The funding of the project – mentioned in the Fund’s description available on the Forum for Economic and Trade Co-operation between China and Portuguese-speaking Countries (also known as Forum Macau) – was initially for a project set to generate 200MW of electricity.
According to the release by the company the project is ‘currently under construction,’ with the conclusion date expected to be ‘in the third quarter of 2017’. In addition, the project will now provide, once fully operational, 391.3 GWh per year, ‘enough to meet the annual energy needs of more than 200,000 Brazilian households and avoid 229,000 tonnes of carbon dioxide emissions.’
Canadian Solar is a Nasdaq-listed, Canadian-based, company that saw US$3.5 billion in revenues in 2015, while delivering 4.7 GW of solar modules the same year. It manufactures photovoltaic modules and is a ‘provider of solar energy solutions.’

Cementing solar
“This milestone funding from the CPDFund cements our collaboration towards the CPDFund’s investment into high-quality solar energy projects developed by Canadian Solar in Brazil and other Portuguese-speaking countries worldwide,” notes chairman and CEO of the company- Dr. Shawn Qu. “We look forward to more opportunities to co-operate with state-owned enterprises and institutional investors in China to boost solar energy growth globally.”
The CPDFund was announced in October of 2010 by then-Premier of the State Council, Wen Jiabao, at the 3rd Ministerial Conference of the Forum for Economic and Trade Co-operation between China and Portuguese-speaking countries.
The Fund was officially founded on June 26, 2013 with a ‘specialised management team’ put in place to lead it. An initial capital injection of US$125 million was put into it, with a further US$875 million to be injected in a second phase.
The fund is co-managed by the China Development Bank Capital Corporation Limited (CBD Capital) and the Macau Industrial and Commercial Development Fund, with the support of the China-Africa Development Fund.
Last October, at the 5th edition of the Ministerial Conference, it was announced that the US$1 billion fund would be moving its headquarters to the MSAR; however, a timetable has yet to materialise.
No responses to requests for information from the CPDFund or the China-Africa Development Fund had been received by the time this story went to print.
In response to Business Daily enquiries, the Consulate General of Canada noted that, although “not involved in this particular deal, we are pleased to learn that, as the Government of Canada works to enhance our relationship with trading partners, Canadian companies are similarly increasing their global reach.”
 In addition, the Consulate reiterates its stance towards open global trade.

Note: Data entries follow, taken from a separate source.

Source: an optimization exercise on an open RTL-to-GDS flow (aim: small area). Production flows keep margins and buffers that such runs may drop. The RTL was checked by simulation tests, not by an equivalence proof against the original design. No activity file was given, so power comes from the tool's default toggle rates.

### design/flow/design.v
module fsm_main (
    input  wire clk,
    input  wire reset,
    input  wire cmd_iniciar,
    input  wire sensor_nivel,
    input  wire alarme_rolha,
    input  wire aprovado,
    input  wire reprovado,
    output wire esteira,
    output wire valvula_ativa,
    output wire vedacao_ativa,
    output wire decrementar_rolha,
    output wire descarte_ativo,
    output wire garrafa_aprovada,
    output wire posicao_cq
);
    localparam IDLE        = 3'd0;
    localparam ESTEIRA0    = 3'd1;
    localparam ESTEIRA     = 3'd2;
    localparam ENCHENDO    = 3'd3;
    localparam VEDANDO     = 3'd4;
    localparam POSICAO_CQ  = 3'd5;
    localparam DESCARTANDO = 3'd6;
    localparam APROVADO    = 3'd7;
    reg [2:0] estado;
    reg [9:0] r;
    wire fim = (r == 10'b1001000111);
    wire temporizado = (estado == ESTEIRA0) | (estado == ESTEIRA) |
                       (estado == VEDANDO) | (estado == DESCARTANDO) |
                       (estado == APROVADO);
    always @(posedge clk or posedge reset) begin
        if (reset) begin
            estado <= IDLE;
            r      <= 10'd0;
        end else begin
            if (temporizado & ~fim)
                r <= {~r[8:0], r[9] ^ r[6]};
            else
                r <= 10'd0;
            case (estado)
                IDLE:        if (cmd_iniciar) estado <= ESTEIRA0;
                ESTEIRA0:    estado <= ESTEIRA;
                ESTEIRA:     if (fim) estado <= ENCHENDO;
                ENCHENDO:    if (alarme_rolha) estado <= IDLE;
                             else if (sensor_nivel) estado <= VEDANDO;
                VEDANDO:     if (fim) estado <= POSICAO_CQ;
                POSICAO_CQ:  if (reprovado & ~aprovado) estado <= DESCARTANDO;
                             else if (aprovado & ~reprovado) estado <= APROVADO;
                DESCARTANDO: if (fim) estado <= ESTEIRA0;
                APROVADO:    if (fim) estado <= ESTEIRA0;
            endcase
        end
    end
    assign esteira           = (estado == ESTEIRA);
    assign valvula_ativa     = (estado == ENCHENDO);
    assign vedacao_ativa     = (estado == VEDANDO);
    assign decrementar_rolha = (estado == VEDANDO);
    assign posicao_cq        = (estado == POSICAO_CQ);
    assign descarte_ativo    = (estado == DESCARTANDO);
    assign garrafa_aprovada  = (estado == APROVADO);
endmodule
module contador_rolhas (
    input  wire clk,
    input  wire reset,
    input  wire decrementar,
    input  wire sw_adicionar_manual,    
    output reg  dispensador_ativo,
    output reg  alarme_rolha_vazia,
    output reg  [4:0] dezena,
    output reg  [4:0] unidade
);
    reg       decrementar_prev;
    reg [9:0] r;
    reg       gasto;
    wire pulso_decrementar = decrementar & ~decrementar_prev;
    wire u0  = ~unidade[4] & ~unidade[0];
    wire u1  = ~unidade[1] &  unidade[0];
    wire u5  =  unidade[4] &  unidade[0];
    wire u9  =  unidade[4] & ~unidade[3];
    wire d0  = ~dezena[4]  & ~dezena[0];
    wire d9  =  dezena[4]  & ~dezena[3];
    wire c0  = d0 & u0;
    wire c1  = d0 & u1;
    wire c5  = d0 & u5;
    wire c99 = d9 & u9;
    wire fim   = (r == 10'b1001000111);
    wire repor = gasto & r[4];
    wire [4:0] dez_inc  = {dezena[3:0], ~dezena[4]};
    wire [4:0] dez_inc2 = {dezena[2:0], ~dezena[4], ~dezena[3]};
    always @(posedge clk or posedge reset) begin
        if (reset) begin
            decrementar_prev   <= 1'b0;
            r                  <= 10'd0;
            dispensador_ativo  <= 1'b0;
            gasto              <= 1'b0;
            alarme_rolha_vazia <= 1'b0;
            dezena             <= 5'b00011;      
            unidade            <= 5'b00000;
        end else begin
            decrementar_prev <= decrementar;
            if (dispensador_ativo)
                r <= {~r[8:0], r[9] ^ r[6]};
            else
                r <= 10'd0;
            if (dispensador_ativo & fim) begin
                dispensador_ativo <= 1'b0;
                gasto             <= 1'b1;
            end else if (c5 & ~gasto) begin
                dispensador_ativo <= 1'b1;
            end
            if (repor) begin
                unidade <= ~unidade;
                dezena  <= unidade[4] ? dez_inc2 : dez_inc;
            end else if (sw_adicionar_manual & ~c99) begin
                unidade <= {unidade[3:0], ~unidade[4]};
                if (u9) dezena <= dez_inc;
            end else if (pulso_decrementar & ~c0) begin
                unidade <= {~unidade[0], unidade[4:1]};
                if (u0) dezena <= {~dezena[0], dezena[4:1]};
            end
            alarme_rolha_vazia <= c0 | (c1 & pulso_decrementar);
        end
    end
endmodule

“Expanding trade and investment with large, fast growing markets, including China, is a priority of the Government of Canada. That is why we have entered into exploratory discussions with the Chinese authorities to discuss a possible trade agreement.  Canada’s Trade Commissioner Service remains actively engaged in supporting Canadian companies and their business development efforts internationally,” the Consulate General stated.